(Stored items)
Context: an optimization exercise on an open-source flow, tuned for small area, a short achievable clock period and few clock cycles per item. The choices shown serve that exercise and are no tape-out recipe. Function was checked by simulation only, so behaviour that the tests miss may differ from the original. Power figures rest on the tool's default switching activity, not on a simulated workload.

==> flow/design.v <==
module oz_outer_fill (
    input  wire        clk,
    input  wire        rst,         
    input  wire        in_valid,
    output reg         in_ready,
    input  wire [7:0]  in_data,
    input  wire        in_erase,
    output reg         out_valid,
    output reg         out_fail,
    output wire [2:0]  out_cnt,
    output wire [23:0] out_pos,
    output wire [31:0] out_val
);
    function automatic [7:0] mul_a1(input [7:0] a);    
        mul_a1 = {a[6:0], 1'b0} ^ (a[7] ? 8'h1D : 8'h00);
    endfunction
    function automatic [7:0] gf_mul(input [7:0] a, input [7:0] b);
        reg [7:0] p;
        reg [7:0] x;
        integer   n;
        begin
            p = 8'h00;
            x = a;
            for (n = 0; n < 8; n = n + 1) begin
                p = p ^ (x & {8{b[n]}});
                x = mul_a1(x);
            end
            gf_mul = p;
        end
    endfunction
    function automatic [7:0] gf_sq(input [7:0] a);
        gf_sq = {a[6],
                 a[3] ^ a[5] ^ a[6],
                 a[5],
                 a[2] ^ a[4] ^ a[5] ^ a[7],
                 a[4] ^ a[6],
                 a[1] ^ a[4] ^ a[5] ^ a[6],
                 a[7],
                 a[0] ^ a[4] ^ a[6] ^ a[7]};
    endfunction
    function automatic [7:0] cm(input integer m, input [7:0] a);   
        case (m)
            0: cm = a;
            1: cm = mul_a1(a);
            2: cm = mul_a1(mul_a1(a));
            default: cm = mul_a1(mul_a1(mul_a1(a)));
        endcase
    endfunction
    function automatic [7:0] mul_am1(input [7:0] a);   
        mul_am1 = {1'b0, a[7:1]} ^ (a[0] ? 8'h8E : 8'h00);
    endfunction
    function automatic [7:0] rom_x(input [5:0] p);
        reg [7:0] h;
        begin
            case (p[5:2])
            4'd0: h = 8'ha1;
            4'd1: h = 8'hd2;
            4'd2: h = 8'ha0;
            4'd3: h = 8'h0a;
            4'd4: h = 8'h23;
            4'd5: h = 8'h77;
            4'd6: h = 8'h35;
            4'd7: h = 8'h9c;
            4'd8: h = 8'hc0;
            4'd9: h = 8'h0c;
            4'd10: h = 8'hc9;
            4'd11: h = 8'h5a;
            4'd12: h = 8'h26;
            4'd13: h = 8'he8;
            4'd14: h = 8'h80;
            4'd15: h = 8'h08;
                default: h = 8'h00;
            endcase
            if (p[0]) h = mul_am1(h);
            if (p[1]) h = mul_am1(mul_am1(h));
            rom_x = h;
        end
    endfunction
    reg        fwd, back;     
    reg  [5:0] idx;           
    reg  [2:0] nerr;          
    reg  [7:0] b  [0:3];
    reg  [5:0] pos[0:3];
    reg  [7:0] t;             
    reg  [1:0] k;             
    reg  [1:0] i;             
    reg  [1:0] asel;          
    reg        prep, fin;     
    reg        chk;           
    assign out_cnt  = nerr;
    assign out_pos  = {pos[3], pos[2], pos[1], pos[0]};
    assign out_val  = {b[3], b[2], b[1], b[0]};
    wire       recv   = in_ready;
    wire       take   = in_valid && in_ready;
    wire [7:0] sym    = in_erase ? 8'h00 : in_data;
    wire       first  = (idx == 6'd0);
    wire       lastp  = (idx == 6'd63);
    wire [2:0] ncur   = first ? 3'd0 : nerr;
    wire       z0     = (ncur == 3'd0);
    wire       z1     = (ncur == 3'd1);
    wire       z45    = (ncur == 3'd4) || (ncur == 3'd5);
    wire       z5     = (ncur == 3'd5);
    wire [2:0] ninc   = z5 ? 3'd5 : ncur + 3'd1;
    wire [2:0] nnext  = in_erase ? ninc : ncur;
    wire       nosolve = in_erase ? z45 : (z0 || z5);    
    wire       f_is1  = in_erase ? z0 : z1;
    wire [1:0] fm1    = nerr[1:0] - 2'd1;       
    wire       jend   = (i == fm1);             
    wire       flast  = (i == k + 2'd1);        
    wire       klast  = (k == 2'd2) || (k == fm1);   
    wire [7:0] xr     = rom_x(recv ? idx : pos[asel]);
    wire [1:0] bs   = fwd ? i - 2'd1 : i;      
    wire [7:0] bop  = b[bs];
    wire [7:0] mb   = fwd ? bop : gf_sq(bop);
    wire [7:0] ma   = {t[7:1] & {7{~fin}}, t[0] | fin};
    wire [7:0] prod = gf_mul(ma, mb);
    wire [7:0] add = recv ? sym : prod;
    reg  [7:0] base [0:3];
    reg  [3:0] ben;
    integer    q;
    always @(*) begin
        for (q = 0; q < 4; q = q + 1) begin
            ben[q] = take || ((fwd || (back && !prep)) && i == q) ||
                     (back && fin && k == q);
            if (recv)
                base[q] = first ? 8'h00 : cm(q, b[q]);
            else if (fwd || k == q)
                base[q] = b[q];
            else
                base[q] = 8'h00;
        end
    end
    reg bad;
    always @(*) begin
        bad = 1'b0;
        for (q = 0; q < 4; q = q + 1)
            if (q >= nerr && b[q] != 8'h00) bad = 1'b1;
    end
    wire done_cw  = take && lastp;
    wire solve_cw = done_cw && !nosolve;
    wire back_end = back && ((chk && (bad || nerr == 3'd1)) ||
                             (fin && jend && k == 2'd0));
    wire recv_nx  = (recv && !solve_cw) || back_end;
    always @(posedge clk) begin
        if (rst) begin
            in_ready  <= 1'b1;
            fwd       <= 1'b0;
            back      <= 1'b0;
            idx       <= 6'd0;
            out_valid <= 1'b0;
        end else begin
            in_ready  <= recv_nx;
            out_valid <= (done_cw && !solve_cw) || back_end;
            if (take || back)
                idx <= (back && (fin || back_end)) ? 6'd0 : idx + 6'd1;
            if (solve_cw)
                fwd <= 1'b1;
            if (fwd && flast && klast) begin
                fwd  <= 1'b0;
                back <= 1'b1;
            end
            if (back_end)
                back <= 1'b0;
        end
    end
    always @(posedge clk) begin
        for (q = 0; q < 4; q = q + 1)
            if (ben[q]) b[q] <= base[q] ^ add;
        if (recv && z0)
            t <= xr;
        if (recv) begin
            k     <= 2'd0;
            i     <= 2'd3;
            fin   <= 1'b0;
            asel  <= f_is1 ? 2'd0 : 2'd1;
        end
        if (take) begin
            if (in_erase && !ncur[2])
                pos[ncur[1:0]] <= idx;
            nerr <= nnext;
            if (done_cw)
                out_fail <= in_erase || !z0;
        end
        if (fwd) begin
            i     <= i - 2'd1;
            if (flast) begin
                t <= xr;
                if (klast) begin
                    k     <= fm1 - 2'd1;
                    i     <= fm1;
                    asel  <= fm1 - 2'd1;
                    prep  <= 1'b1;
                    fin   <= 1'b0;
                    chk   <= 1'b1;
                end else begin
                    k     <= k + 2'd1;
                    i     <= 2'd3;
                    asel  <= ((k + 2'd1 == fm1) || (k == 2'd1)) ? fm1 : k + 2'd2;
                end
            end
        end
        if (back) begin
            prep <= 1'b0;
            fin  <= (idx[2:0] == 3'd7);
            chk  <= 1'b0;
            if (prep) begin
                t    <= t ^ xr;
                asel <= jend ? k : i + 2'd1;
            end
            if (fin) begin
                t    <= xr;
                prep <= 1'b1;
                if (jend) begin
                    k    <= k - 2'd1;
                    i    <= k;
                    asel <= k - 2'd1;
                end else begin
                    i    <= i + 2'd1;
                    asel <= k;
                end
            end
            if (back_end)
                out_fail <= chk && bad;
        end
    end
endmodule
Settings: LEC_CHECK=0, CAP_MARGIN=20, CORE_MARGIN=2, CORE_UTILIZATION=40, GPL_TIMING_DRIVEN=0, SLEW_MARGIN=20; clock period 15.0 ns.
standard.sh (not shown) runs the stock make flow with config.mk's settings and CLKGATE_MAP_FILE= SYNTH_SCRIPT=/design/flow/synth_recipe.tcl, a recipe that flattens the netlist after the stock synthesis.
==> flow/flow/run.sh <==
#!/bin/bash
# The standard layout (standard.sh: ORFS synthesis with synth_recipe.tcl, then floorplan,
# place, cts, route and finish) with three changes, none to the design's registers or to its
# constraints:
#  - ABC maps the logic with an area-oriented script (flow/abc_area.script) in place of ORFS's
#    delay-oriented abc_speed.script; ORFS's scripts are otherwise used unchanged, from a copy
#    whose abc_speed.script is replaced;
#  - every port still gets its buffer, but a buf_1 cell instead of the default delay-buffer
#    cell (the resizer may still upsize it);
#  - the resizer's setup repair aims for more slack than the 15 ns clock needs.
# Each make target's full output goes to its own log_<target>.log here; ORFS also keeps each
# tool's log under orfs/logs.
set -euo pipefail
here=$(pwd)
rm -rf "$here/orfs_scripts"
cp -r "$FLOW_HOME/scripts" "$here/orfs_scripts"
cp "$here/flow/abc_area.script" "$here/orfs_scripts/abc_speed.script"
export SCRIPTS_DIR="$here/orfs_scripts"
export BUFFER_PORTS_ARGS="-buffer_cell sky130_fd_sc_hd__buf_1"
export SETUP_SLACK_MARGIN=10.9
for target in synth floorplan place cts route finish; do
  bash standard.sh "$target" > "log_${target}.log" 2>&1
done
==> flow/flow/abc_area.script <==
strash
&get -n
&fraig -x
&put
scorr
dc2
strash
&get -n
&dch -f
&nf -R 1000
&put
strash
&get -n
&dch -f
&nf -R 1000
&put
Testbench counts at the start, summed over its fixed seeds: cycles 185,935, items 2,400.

- **Work instruction**
Beginning with the first line above, could you copy every line exactly, up to and including the one with "output wire [23:0]"?

- **Output of the exercise**
Context: an optimization exercise on an open-source flow, tuned for small area, a short achievable clock period and few clock cycles per item. The choices shown serve that exercise and are no tape-out recipe. Function was checked by simulation only, so behaviour that the tests miss may differ from the original. Power figures rest on the tool's default switching activity, not on a simulated workload.

==> flow/design.v <==
module oz_outer_fill (
    input  wire        clk,
    input  wire        rst,         
    input  wire        in_valid,
    output reg         in_ready,
    input  wire [7:0]  in_data,
    input  wire        in_erase,
    output reg         out_valid,
    output reg         out_fail,
    output wire [2:0]  out_cnt,
    output wire [23:0] out_pos,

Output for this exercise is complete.